HOW TO COMPLETE THIS TASK:
Below are some records; quote exactly the lines from the one that contains "global placement: u_front.r_phase[0]" through the one that contains "o41ai_1 680, a21oi_1", inclusive, and no others.

DATA SUPPLIED:
▬▬▬▬▬▬

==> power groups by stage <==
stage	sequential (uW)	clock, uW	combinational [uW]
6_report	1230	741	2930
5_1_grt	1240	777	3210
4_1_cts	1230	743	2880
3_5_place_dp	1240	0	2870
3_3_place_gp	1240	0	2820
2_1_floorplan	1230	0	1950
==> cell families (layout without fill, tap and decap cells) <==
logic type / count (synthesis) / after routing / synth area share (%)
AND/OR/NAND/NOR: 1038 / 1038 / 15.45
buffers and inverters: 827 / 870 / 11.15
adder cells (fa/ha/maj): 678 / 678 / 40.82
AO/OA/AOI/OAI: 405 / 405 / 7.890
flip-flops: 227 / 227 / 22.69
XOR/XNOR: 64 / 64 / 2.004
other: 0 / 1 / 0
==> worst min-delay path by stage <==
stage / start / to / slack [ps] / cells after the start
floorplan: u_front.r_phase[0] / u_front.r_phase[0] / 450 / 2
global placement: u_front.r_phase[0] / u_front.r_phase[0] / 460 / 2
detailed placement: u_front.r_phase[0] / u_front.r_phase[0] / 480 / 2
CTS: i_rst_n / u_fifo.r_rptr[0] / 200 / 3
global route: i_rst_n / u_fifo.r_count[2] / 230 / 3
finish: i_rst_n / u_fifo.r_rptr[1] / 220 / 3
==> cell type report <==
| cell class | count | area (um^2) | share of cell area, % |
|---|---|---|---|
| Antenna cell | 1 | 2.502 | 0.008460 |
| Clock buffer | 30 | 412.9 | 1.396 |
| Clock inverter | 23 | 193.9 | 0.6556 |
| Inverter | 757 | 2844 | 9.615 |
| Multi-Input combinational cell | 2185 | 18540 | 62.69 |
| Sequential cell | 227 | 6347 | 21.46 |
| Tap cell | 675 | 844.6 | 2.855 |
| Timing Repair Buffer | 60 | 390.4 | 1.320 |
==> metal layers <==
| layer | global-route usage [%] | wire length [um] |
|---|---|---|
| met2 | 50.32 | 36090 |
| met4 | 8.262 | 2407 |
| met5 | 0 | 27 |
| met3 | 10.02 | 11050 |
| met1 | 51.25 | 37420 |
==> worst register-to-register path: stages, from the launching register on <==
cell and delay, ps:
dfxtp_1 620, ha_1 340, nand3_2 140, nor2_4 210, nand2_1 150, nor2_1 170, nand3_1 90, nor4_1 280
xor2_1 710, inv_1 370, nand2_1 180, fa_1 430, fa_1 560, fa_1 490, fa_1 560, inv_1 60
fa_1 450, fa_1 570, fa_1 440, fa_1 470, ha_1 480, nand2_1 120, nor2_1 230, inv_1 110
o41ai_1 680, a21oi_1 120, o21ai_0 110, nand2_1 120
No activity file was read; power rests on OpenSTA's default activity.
File: config.mk
export PLATFORM = sky130hd
export DESIGN_NAME = rsi_dist_cell
export DESIGN_NICKNAME = d
export VERILOG_FILES = /design/src/rsi_pkg.sv /design/src/rsi_dist_cell.sv
export SDC_FILE = /design/constraint.sdc
export NUM_CORES = 1
export LEC_CHECK = 0
export BUFFER_PORTS_ARGS = -buffer_cell sky130_fd_sc_hd__buf_2
export CAP_MARGIN = 20
export CORE_AREA = 2 2 243 245
export CTS_BUF_LIST = sky130_fd_sc_hd__clkbuf_4
export DETAILED_ROUTE_END_ITERATION = 10
export DIE_AREA = 0 0 245 247
export PLACE_DENSITY = 0.65
export SLEW_MARGIN = 40
export SYNTH_ARGS = -nofsm -noshare
export SYNTH_HDL_FRONTEND = slang
export SYNTH_SLANG_ARGS = --single-unit
export TNS_END_PERCENT = 5
File: constraint.sdc
create_clock -name clock -period 14.61 [get_ports clock]
set_clock_uncertainty 0.15 [all_clocks]
set_input_delay 2.922 -clock clock [delete_from_list [all_inputs] [get_ports clock]]
set_output_delay 2.922 -clock clock [all_outputs]
set_load 0.05 [all_outputs]
File: src/rsi_pkg.sv
// Package: shared types, codes and constants of the RBF SVM scoring unit.
package rsi_pkg;

   // Operation codes carried on the request word
   typedef enum logic [1:0] {
      OP_SV_FEATURE = 2'd0,
      OP_COEF       = 2'd1,
      OP_QUERY      = 2'd2,
      OP_NONE       = 2'd3
   } op_type;

   // Configuration register indexes
   typedef enum logic [1:0] {
      CSR_GAMMA    = 2'd0,
      CSR_BIAS     = 2'd1,
      CSR_VECTORS  = 2'd2,
      CSR_FEATURES = 2'd3
   } csr_index_type;

   // Sequencer states, one-hot
   typedef enum logic [3:0] {
      ST_IDLE   = 4'b0001,
      ST_SCAN   = 4'b0010,
      ST_DRAIN  = 4'b0100,
      ST_FINISH = 4'b1000
   } state_type;

   // Token that travels with each support-vector row down the pipe
   typedef struct packed {
      logic valid;  // row takes part in the sum
      logic last;   // end-of-query marker
   } token_type;

   // Query feature write broadcast to the cells
   typedef struct packed {
      logic               write;
      logic [3:0]         index;
      logic signed [15:0] value;
   } qwrite_type;

   localparam logic [31:0] GAMMA_RESET    = 32'd65536;
   localparam logic [4:0]  FEATURES_RESET = 5'd1;
   localparam logic [16:0] LOG2E_Q16      = 17'd94548;
   localparam logic signed [63:0] SCORE_MAX = 64'sd140737488355327;
   localparam logic signed [63:0] SCORE_MIN = -64'sd140737488355328;

   // round(32768 * 2^(-k/32))
   localparam logic [15:0] EXP2_TAB [32] = '{
      16'd32768, 16'd32066, 16'd31379, 16'd30706, 16'd30048, 16'd29405, 16'd28774, 16'd28158,
      16'd27554, 16'd26964, 16'd26386, 16'd25821, 16'd25268, 16'd24726, 16'd24196, 16'd23678,
      16'd23170, 16'd22674, 16'd22188, 16'd21713, 16'd21248, 16'd20792, 16'd20347, 16'd19911,
      16'd19484, 16'd19066, 16'd18658, 16'd18258, 16'd17867, 16'd17484, 16'd17109, 16'd16743
   };

endpackage

File: src/rsi_dist_cell.sv
// Distance cell: holds one query feature and adds its squared difference to the passing sum.
module rsi_dist_cell #(
   parameter int MAX_FEATURES = 16,
   parameter int LANE         = 0,
   parameter int NFW          = 5,
   parameter int DIST_W       = 37
) (
   input  logic                         clock,
   input  logic                         reset,
   input  rsi_pkg::qwrite_type          qwrite,
   input  logic [NFW-1:0]               features_used,
   input  rsi_pkg::token_type           tok_in,
   input  logic [MAX_FEATURES*16-1:0]   row_in,
   input  logic [DIST_W-1:0]            sum_in,
   output rsi_pkg::token_type           tok_out,
   output logic [MAX_FEATURES*16-1:0]   row_out,
   output logic [DIST_W-1:0]            sum_out
);
   import rsi_pkg::*;

   logic signed [15:0] query_ff;
   logic signed [15:0] sv_feat;
   logic signed [16:0] diff;
   logic signed [33:0] diff_sq;
   logic               lane_on;
   token_type          tok_ff;
   logic [MAX_FEATURES*16-1:0] row_ff;
   logic [DIST_W-1:0]  sum_ff;
   logic [DIST_W-1:0]  sum_in_w;

   // hold this lane's query feature
   always_ff @(posedge clock) begin
      if (qwrite.write && (32'(qwrite.index) == LANE)) begin
         query_ff <= qwrite.value;
      end
   end

   // square the difference for this lane
   always_comb begin
      sv_feat  = row_in[LANE*16 +: 16];
      diff     = 17'(sv_feat) - 17'(query_ff);
      diff_sq  = diff * diff;
      lane_on  = (LANE < 32'(features_used));
      sum_in_w = sum_in + (lane_on ? DIST_W'(diff_sq[31:0]) : '0);
   end

   // advance the word to the neighbor
   always_ff @(posedge clock) begin
      if (reset) begin
         tok_ff <= '0;
      end else begin
         tok_ff <= tok_in;
      end
      row_ff <= row_in;
      sum_ff <= sum_in_w;
   end

   assign tok_out = tok_ff;
   assign row_out = row_ff;
   assign sum_out = sum_ff;
endmodule
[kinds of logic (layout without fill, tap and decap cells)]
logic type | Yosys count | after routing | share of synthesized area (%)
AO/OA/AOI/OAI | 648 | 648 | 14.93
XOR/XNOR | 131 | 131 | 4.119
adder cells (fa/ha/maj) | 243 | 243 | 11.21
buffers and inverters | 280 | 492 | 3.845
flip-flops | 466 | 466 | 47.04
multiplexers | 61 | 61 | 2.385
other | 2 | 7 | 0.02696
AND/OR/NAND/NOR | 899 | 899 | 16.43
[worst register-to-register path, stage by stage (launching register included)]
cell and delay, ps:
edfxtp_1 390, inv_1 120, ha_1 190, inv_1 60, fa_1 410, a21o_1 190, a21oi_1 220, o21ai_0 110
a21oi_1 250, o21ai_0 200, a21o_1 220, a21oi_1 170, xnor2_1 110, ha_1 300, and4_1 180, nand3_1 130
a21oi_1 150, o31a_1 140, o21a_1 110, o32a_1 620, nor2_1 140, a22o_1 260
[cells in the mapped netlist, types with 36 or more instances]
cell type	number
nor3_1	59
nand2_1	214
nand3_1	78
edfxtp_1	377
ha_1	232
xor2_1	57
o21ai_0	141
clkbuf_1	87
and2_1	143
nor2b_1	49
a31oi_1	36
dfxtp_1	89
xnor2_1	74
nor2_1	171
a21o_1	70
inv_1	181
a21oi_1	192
<file path="config.mk">
export PLATFORM = sky130hd
export DESIGN_NAME = ble_transport_fragment_engine
export DESIGN_NICKNAME = d
export VERILOG_FILES = /design/src/btfe_pkg.sv /design/src/ble_transport_fragment_engine.sv
export VERILOG_INCLUDE_DIRS = /design/src /design/src/src
export SDC_FILE = /design/constraint.sdc
export NUM_CORES = 1
export LEC_CHECK = 0
export BUFFER_PORTS_ARGS = -buffer_cell sky130_fd_sc_hd__buf_2
export CORE_MARGIN = 3
export CORE_UTILIZATION = 40
export CTS_CLUSTER_SIZE = 10
export DETAILED_ROUTE_END_ITERATION = 10
export PLACE_DENSITY_LB_ADDON = 0.25
export RECOVER_POWER = 100
export SLEW_MARGIN = 20
export SYNTH_ARGS = -nofsm -noshare
export SYNTH_HDL_FRONTEND = slang
export SYNTH_SLANG_ARGS = --single-unit
</file>
<file path="constraint.sdc">
create_clock -name clock -period 16.55 [get_ports clock]
set_input_delay 3.31 -clock clock [delete_from_list [all_inputs] [get_ports clock]]
set_output_delay 3.31 -clock clock [all_outputs]
set_load 0.03 [all_outputs]
</file>
<file path="src/design/tiac_pkg.sv">
// Package for the telnet IAC filter: telnet codes, sequence state type,
// config register map and the decode result struct.
// No dependencies.
package tiac_pkg;

  localparam int unsigned ByteW   = 8;
  localparam int unsigned AddrW   = 1;
  localparam int unsigned ApbDataW = 32;

  // Telnet codes
  localparam logic [ByteW-1:0] IacCode  = 8'hFF;
  localparam logic [ByteW-1:0] CmdDont  = 8'hFE;
  localparam logic [ByteW-1:0] CmdDo    = 8'hFD;
  localparam logic [ByteW-1:0] CmdWont  = 8'hFC;
  localparam logic [ByteW-1:0] CmdWill  = 8'hFB;
  localparam logic [ByteW-1:0] NulByte  = 8'h00;

  // Register map
  localparam logic [AddrW-1:0] RegZeroFill   = 1'b0;
  localparam logic [ByteW-1:0] ZeroFillReset = 8'h20;

  // Output kinds
  localparam logic KindData  = 1'b0;
  localparam logic KindReply = 1'b1;

  // Reply byte index within a three-byte refusal
  localparam logic [1:0] PhaseIac   = 2'd0;
  localparam logic [1:0] PhaseReply = 2'd1;
  localparam logic [1:0] PhaseOpt   = 2'd2;

  typedef enum logic [1:0] {
    SEQ_IDLE = 2'd0,
    SEQ_IAC  = 2'd1,
    SEQ_NEG  = 2'd2
  } seq_e;

  typedef struct packed {
    logic             has_result;  // current phase produces an item
    logic             done;        // input item fully handled after this phase
    logic             kind;
    logic [ByteW-1:0] data;
    logic             last;
    seq_e             seq_nx;
    logic [ByteW-1:0] cmd_nx;
  } dec_t;

endpackage

</file>
<file path="src/design/tiac_decode.sv">
// Combinational decode of one held byte against the sequence state.
// Depends on tiac_pkg.
module tiac_decode (
  input  logic [7:0]    byte_i,
  input  logic          eoc_i,
  input  tiac_pkg::seq_e seq_i,
  input  logic [7:0]    cmd_i,
  input  logic [7:0]    fill_i,
  input  logic [1:0]    phase_i,
  output tiac_pkg::dec_t dec_o
);
  import tiac_pkg::*;

  logic       is_neg;
  logic [1:0] nres;
  logic [7:0] reply;

  assign is_neg = (byte_i == CmdWill) || (byte_i == CmdWont) ||
                  (byte_i == CmdDo)   || (byte_i == CmdDont);
  assign reply  = ((cmd_i == CmdWill) || (cmd_i == CmdWont)) ? CmdDont : CmdWont;

  always_comb begin
    nres          = 2'd0;
    dec_o.seq_nx  = seq_i;
    dec_o.cmd_nx  = cmd_i;
    if (byte_i == NulByte) begin
      nres = 2'd1;
    end else begin
      unique case (seq_i)
        SEQ_IDLE: begin
          if (byte_i == IacCode) begin
            dec_o.seq_nx = SEQ_IAC;
          end else begin
            nres = 2'd1;
          end
        end
        SEQ_IAC: begin
          if (is_neg) begin
            dec_o.seq_nx = SEQ_NEG;
            dec_o.cmd_nx = byte_i;
          end else if (byte_i == IacCode) begin
            nres         = 2'd1;
            dec_o.seq_nx = SEQ_IDLE;
          end else begin
            dec_o.seq_nx = SEQ_IDLE;  // unknown command: swallow
          end
        end
        default: begin
          nres         = 2'd3;
          dec_o.seq_nx = SEQ_IDLE;
        end
      endcase
    end
    if (eoc_i) begin
      dec_o.seq_nx = SEQ_IDLE;
      dec_o.cmd_nx = NulByte;
    end

    dec_o.has_result = (nres != 2'd0);
    if (nres == 2'd3) begin
      dec_o.kind = KindReply;
      dec_o.last = (phase_i == PhaseOpt);
      dec_o.done = (phase_i == PhaseOpt);
      case (phase_i)
        PhaseIac:   dec_o.data = IacCode;
        PhaseReply: dec_o.data = reply;
        default:    dec_o.data = byte_i;
      endcase
    end else begin
      dec_o.kind = KindData;
      dec_o.last = 1'b1;
      dec_o.done = 1'b1;
      dec_o.data = (byte_i == NulByte) ? fill_i : byte_i;
    end
  end

endmodule

</file>
<file path="src/design/telnet_iac_filter.sv">
// Top level of the telnet IAC filter: input register, decode, output register
// and the APB fill-byte register. Depends on tiac_pkg and tiac_decode.
//
// Received telnet bytes enter on the slave stream (tlast marks the end of a
// chunk) and leave on the master stream, with tuser telling a host data byte
// (0) from a reply byte for the link (1) and tlast flagging the last output
// caused by an input byte. Zero bytes come out as the fill byte (register at
// address 0, 0x20 after reset); IAC WILL/WONT and IAC DO/DONT are refused with
// three reply bytes; IAC IAC gives one 0xFF data byte; other commands are
// dropped. A byte that yields at most one output retires as that output loads,
// or at once if it has none, so the block sustains one byte per cycle while the
// output is not stalled; a refusal loads its reply bytes one at a time into the
// output register and holds the input register until the third one loads.
// Write the fill byte only while the block is idle.
module telnet_iac_filter (
  input  logic                          clk_i,
  input  logic                          rst_ni,
  // input stream
  input  logic                          s_axis_tvalid,
  output logic                          s_axis_tready,
  input  logic [7:0]                    s_axis_tdata,   // [7:0] in_byte
  input  logic                          s_axis_tlast,   // end_of_chunk
  // output stream
  output logic                          m_axis_tvalid,
  input  logic                          m_axis_tready,
  output logic [7:0]                    m_axis_tdata,   // [7:0] out_byte
  output logic                          m_axis_tuser,   // [0] out_kind
  output logic                          m_axis_tlast,   // out_last
  // configuration
  input  logic                          psel,
  input  logic                          penable,
  input  logic                          pwrite,
  input  logic [tiac_pkg::AddrW-1:0]    paddr,
  input  logic [tiac_pkg::ApbDataW-1:0] pwdata,
  output logic [tiac_pkg::ApbDataW-1:0] prdata,
  output logic                          pready
);
  import tiac_pkg::*;

  // held input item
  logic       in_valid_q, in_valid_d;
  logic [7:0] in_byte_q;
  logic       in_last_q;
  // sequence state
  seq_e       seq_q, seq_d;
  logic [7:0] cmd_q, cmd_d;
  logic [1:0] phase_q, phase_d;
  // output register
  logic       out_valid_q, out_valid_d;
  logic [7:0] out_byte_q;
  logic       out_kind_q, out_last_q;
  // config
  logic [7:0] fill_q, fill_d;

  dec_t dec;
  logic out_room, out_load, consume, cfg_wr;

  tiac_decode u_decode (
    .byte_i  (in_byte_q),
    .eoc_i   (in_last_q),
    .seq_i   (seq_q),
    .cmd_i   (cmd_q),
    .fill_i  (fill_q),
    .phase_i (phase_q),
    .dec_o   (dec)
  );

  // Output register frees up when empty or when its item is taken now.
  assign out_room = !out_valid_q || m_axis_tready;
  assign out_load = in_valid_q && dec.has_result && out_room;
  // Retire the held byte once its last output loads, or at once if it has none.
  assign consume  = in_valid_q && dec.done && (!dec.has_result || out_room);
  assign s_axis_tready = !in_valid_q || consume;

  always_comb begin
    in_valid_d = s_axis_tready ? s_axis_tvalid : in_valid_q;
    seq_d      = consume ? dec.seq_nx : seq_q;
    cmd_d      = consume ? dec.cmd_nx : cmd_q;
    // advance through the three reply bytes, reset when the byte retires
    if (consume) begin
      phase_d = PhaseIac;
    end else if (out_load) begin
      phase_d = phase_q + 2'd1;
    end else begin
      phase_d = phase_q;
    end
    if (out_load) begin
      out_valid_d = 1'b1;
    end else if (m_axis_tready) begin
      out_valid_d = 1'b0;
    end else begin
      out_valid_d = out_valid_q;
    end
    fill_d = cfg_wr ? pwdata[7:0] : fill_q;
  end

  always_ff @(posedge clk_i or negedge rst_ni) begin
    if (!rst_ni) begin
      in_valid_q  <= 1'b0;
      seq_q       <= SEQ_IDLE;
      cmd_q       <= NulByte;
      phase_q     <= PhaseIac;
      out_valid_q <= 1'b0;
      fill_q      <= ZeroFillReset;
    end else begin
      in_valid_q  <= in_valid_d;
      seq_q       <= seq_d;
      cmd_q       <= cmd_d;
      phase_q     <= phase_d;
      out_valid_q <= out_valid_d;
      fill_q      <= fill_d;
    end
  end

  // payload registers
  always_ff @(posedge clk_i) begin
    if (s_axis_tvalid && s_axis_tready) begin
      in_byte_q <= s_axis_tdata;
      in_last_q <= s_axis_tlast;
    end
    if (out_load) begin
      out_byte_q <= dec.data;
      out_kind_q <= dec.kind;
      out_last_q <= dec.last;
    end
  end

  assign m_axis_tvalid = out_valid_q;
  assign m_axis_tdata  = out_byte_q;
  assign m_axis_tuser  = out_kind_q;
  assign m_axis_tlast  = out_last_q;

  // APB: single register, zero wait states
  assign pready = 1'b1;
  assign cfg_wr = psel && penable && pwrite && (paddr == RegZeroFill);
  assign prdata = (paddr == RegZeroFill) ? {{(ApbDataW-8){1'b0}}, fill_q} : '0;

  // A partly sent refusal always has its input byte still held.
  a_phase_held: assert property (@(posedge clk_i) disable iff (!rst_ni)
    (phase_q != PhaseIac) |-> in_valid_q)
    else $error("reply phase without held byte");

  // Mid-refusal outputs are reply bytes and never the last one.
  a_phase_reply: assert property (@(posedge clk_i) disable iff (!rst_ni)
    (phase_q != PhaseIac) && out_valid_q |-> (out_kind_q == KindReply) && !out_last_q)
    else $error("mid-refusal output not a reply");

  // Chunk end clears the sequence state.
  a_chunk_clear: assert property (@(posedge clk_i) disable iff (!rst_ni)
    consume && in_last_q |=> (seq_q == SEQ_IDLE) && (cmd_q == NulByte))
    else $error("sequence survived chunk end");

  // Loading a new output never overwrites one that was not taken.
  a_no_overwrite: assert property (@(posedge clk_i) disable iff (!rst_ni)
    out_load |-> (!out_valid_q || m_axis_tready))
    else $error("output overwritten");

endmodule

</file>
==> config.mk <==
export PLATFORM = sky130hd
export DESIGN_NAME = c_style_escape_decoder_unit
export DESIGN_NICKNAME = d
export VERILOG_FILES = /design/src/design/cesd_pkg.sv /design/src/design/c_style_escape_decoder_unit.sv
export SDC_FILE = /design/constraint.sdc
export NUM_CORES = 1
export LEC_CHECK = 0
export BUFFER_PORTS_ARGS = -buffer_cell sky130_fd_sc_hd__buf_4
export CELL_PAD_IN_SITES_DETAIL_PLACEMENT = 1
export CELL_PAD_IN_SITES_GLOBAL_PLACEMENT = 1
export CORE_ASPECT_RATIO = 1.5
export CORE_MARGIN = 2
export CORE_UTILIZATION = 48
export CTS_CLUSTER_SIZE = 40
export DETAILED_ROUTE_END_ITERATION = 16
export PLACE_DENSITY_LB_ADDON = 0.1
export SLEW_MARGIN = 5
export SYNTH_ARGS = -nofsm -noshare
export SYNTH_HDL_FRONTEND = slang
export SYNTH_SLANG_ARGS = --single-unit
==> constraint.sdc <==
create_clock -name clk -period 3.8 [get_ports clk]
set_clock_uncertainty 0.2 [all_clocks]
set_input_delay 0.76 -clock clk [delete_from_list [all_inputs] [get_ports clk]]
set_output_delay 0.76 -clock clk [all_outputs]
set_load 0.01 [all_outputs]
--- config.mk ---
export PLATFORM = sky130hd
export DESIGN_NAME = ymodem_packet_framer
export DESIGN_NICKNAME = d
export VERILOG_FILES = /design/src/rtl/core/ymf_pkg.sv /design/src/rtl/core/ymodem_packet_framer.sv /design/src/rtl/core/ymf_ctrl.sv /design/src/rtl/core/ymf_datapath.sv
export SDC_FILE = /design/constraint.sdc
export NUM_CORES = 1
export LEC_CHECK = 0
export BUFFER_PORTS_ARGS = -buffer_cell sky130_fd_sc_hd__buf_2
export CAP_MARGIN = 20
export CORE_ASPECT_RATIO = 0.9
export CORE_UTILIZATION = 45
export CTS_CLUSTER_DIAMETER = 150
export CTS_CLUSTER_SIZE = 14
export DETAILED_ROUTE_END_ITERATION = 16
export PLACE_DENSITY_LB_ADDON = 0.15
export SLEW_MARGIN = 20
export SYNTH_ARGS = -nofsm -noshare
export SYNTH_HDL_FRONTEND = slang
export SYNTH_HIERARCHICAL = 1
export SYNTH_SLANG_ARGS = --single-unit
--- constraint.sdc ---
create_clock -name i_clk -period 3.72 [get_ports i_clk]
set_clock_uncertainty 0.05 [all_clocks]
set_input_delay 0.558 -clock i_clk [delete_from_list [all_inputs] [get_ports i_clk]]
set_output_delay 0.558 -clock i_clk [all_outputs]
set_load 0.05 [all_outputs]
### src/design/dppm_pkg.sv
// shared types and constants of the disc pulse power meter
package dppm_pkg;

  localparam int unsigned TimeBitsDef = 32;
  localparam int unsigned QuoBits     = 32;
  localparam int unsigned CntBits     = $clog2(QuoBits);
  localparam int unsigned PowerBits   = 24;

  localparam logic [15:0] MinOffRst  = 16'd100;
  localparam logic [31:0] EnergyRst  = 32'd24000000;
  localparam logic [PowerBits-1:0] PowerMax = {PowerBits{1'b1}};

  // register indexes of the write port
  localparam logic CfgMinOff = 1'b0;
  localparam logic CfgEnergy = 1'b1;

  // sensor level codes as kept in the tracker
  localparam logic [1:0] LvlLow     = 2'd0;
  localparam logic [1:0] LvlHigh    = 2'd1;
  localparam logic [1:0] LvlUnknown = 2'd2;

  typedef struct packed {
    logic        level;
    logic [31:0] time_ms;
  } in_t;

  typedef struct packed {
    logic [31:0]          period_ms;
    logic [PowerBits-1:0] power_w;
    logic [31:0]          off_len_ms;
    logic [31:0]          on_len_ms;
  } out_t;

endpackage

### src/design/dppm_track.sv
// phase timing and disc mark detection
module dppm_track #(
  parameter int unsigned TimeBits = dppm_pkg::TimeBitsDef
) (
  input  logic                clk_i,
  input  logic                rst_ni,
  input  logic                accept_i,
  input  logic                level_i,
  input  logic [TimeBits-1:0] now_i,
  input  logic [15:0]         min_off_i,
  output logic                fire_o,
  output logic [TimeBits-1:0] period_o,
  output logic [TimeBits-1:0] off_len_o,
  output logic [TimeBits-1:0] on_len_o
);
  import dppm_pkg::*;

  logic [1:0]          prev_q, prev_d;
  logic                seen_q, seen_d;
  logic [TimeBits-1:0] mark_q, mark_d;
  logic [TimeBits-1:0] on_start_q, on_start_d, on_len_q, on_len_d;
  logic [TimeBits-1:0] off_start_q, off_start_d, off_len_q, off_len_d;
  logic                on_trk_q, on_trk_d, off_trk_q, off_trk_d;
  logic [TimeBits+15:0] min_ext;
  logic                qual, mark_edge;

  assign min_ext   = {{TimeBits{1'b0}}, min_off_i};
  assign qual      = off_len_q > min_ext[TimeBits-1:0];
  assign mark_edge = qual && !level_i && (prev_q == LvlHigh);

  assign fire_o    = accept_i && mark_edge && seen_q;
  assign period_o  = now_i - mark_q;
  assign off_len_o = off_len_q;
  assign on_len_o  = on_len_q;

  always_comb begin
    prev_d      = prev_q;
    seen_d      = seen_q;
    mark_d      = mark_q;
    on_start_d  = on_start_q;
    on_len_d    = on_len_q;
    on_trk_d    = on_trk_q;
    off_start_d = off_start_q;
    off_len_d   = off_len_q;
    off_trk_d   = off_trk_q;
    if (mark_edge) begin
      prev_d = LvlLow;
      mark_d = now_i;
      seen_d = 1'b1;
    end else if (qual && level_i) begin
      prev_d = LvlHigh;
    end
    if (!level_i) begin
      if (!on_trk_q) begin
        on_start_d = now_i;
        on_trk_d   = 1'b1;
        off_trk_d  = 1'b0;
        on_len_d   = '0;
      end else begin
        on_len_d = now_i - on_start_q;
      end
    end else begin
      if (!off_trk_q) begin
        off_start_d = now_i;
        off_trk_d   = 1'b1;
        on_trk_d    = 1'b0;
        off_len_d   = '0;
      end else begin
        off_len_d = now_i - off_start_q;
      end
    end
  end

  always_ff @(posedge clk_i or negedge rst_ni) begin
    if (!rst_ni) begin
      prev_q      <= LvlUnknown;
      seen_q      <= 1'b0;
      mark_q      <= '0;
      on_start_q  <= '0;
      on_len_q    <= '0;
      on_trk_q    <= 1'b0;
      off_start_q <= '0;
      off_len_q   <= '0;
      off_trk_q   <= 1'b0;
    end else if (accept_i) begin
      prev_q      <= prev_d;
      seen_q      <= seen_d;
      mark_q      <= mark_d;
      on_start_q  <= on_start_d;
      on_len_q    <= on_len_d;
      on_trk_q    <= on_trk_d;
      off_start_q <= off_start_d;
      off_len_q   <= off_len_d;
      off_trk_q   <= off_trk_d;
    end
  end

endmodule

▬▬▬▬▬▬

RESPONSE AREA:
global placement: u_front.r_phase[0] / u_front.r_phase[0] / 460 / 2
detailed placement: u_front.r_phase[0] / u_front.r_phase[0] / 480 / 2
CTS: i_rst_n / u_fifo.r_rptr[0] / 200 / 3
global route: i_rst_n / u_fifo.r_count[2] / 230 / 3
finish: i_rst_n / u_fifo.r_rptr[1] / 220 / 3
==> cell type report <==
| cell class | count | area (um^2) | share of cell area, % |
|---|---|---|---|
| Antenna cell | 1 | 2.502 | 0.008460 |
| Clock buffer | 30 | 412.9 | 1.396 |
| Clock inverter | 23 | 193.9 | 0.6556 |
| Inverter | 757 | 2844 | 9.615 |
| Multi-Input combinational cell | 2185 | 18540 | 62.69 |
| Sequential cell | 227 | 6347 | 21.46 |
| Tap cell | 675 | 844.6 | 2.855 |
| Timing Repair Buffer | 60 | 390.4 | 1.320 |
==> metal layers <==
| layer | global-route usage [%] | wire length [um] |
|---|---|---|
| met2 | 50.32 | 36090 |
| met4 | 8.262 | 2407 |
| met5 | 0 | 27 |
| met3 | 10.02 | 11050 |
| met1 | 51.25 | 37420 |
==> worst register-to-register path: stages, from the launching register on <==
cell and delay, ps:
dfxtp_1 620, ha_1 340, nand3_2 140, nor2_4 210, nand2_1 150, nor2_1 170, nand3_1 90, nor4_1 280
xor2_1 710, inv_1 370, nand2_1 180, fa_1 430, fa_1 560, fa_1 490, fa_1 560, inv_1 60
fa_1 450, fa_1 570, fa_1 440, fa_1 470, ha_1 480, nand2_1 120, nor2_1 230, inv_1 110
o41ai_1 680, a21oi_1 120, o21ai_0 110, nand2_1 120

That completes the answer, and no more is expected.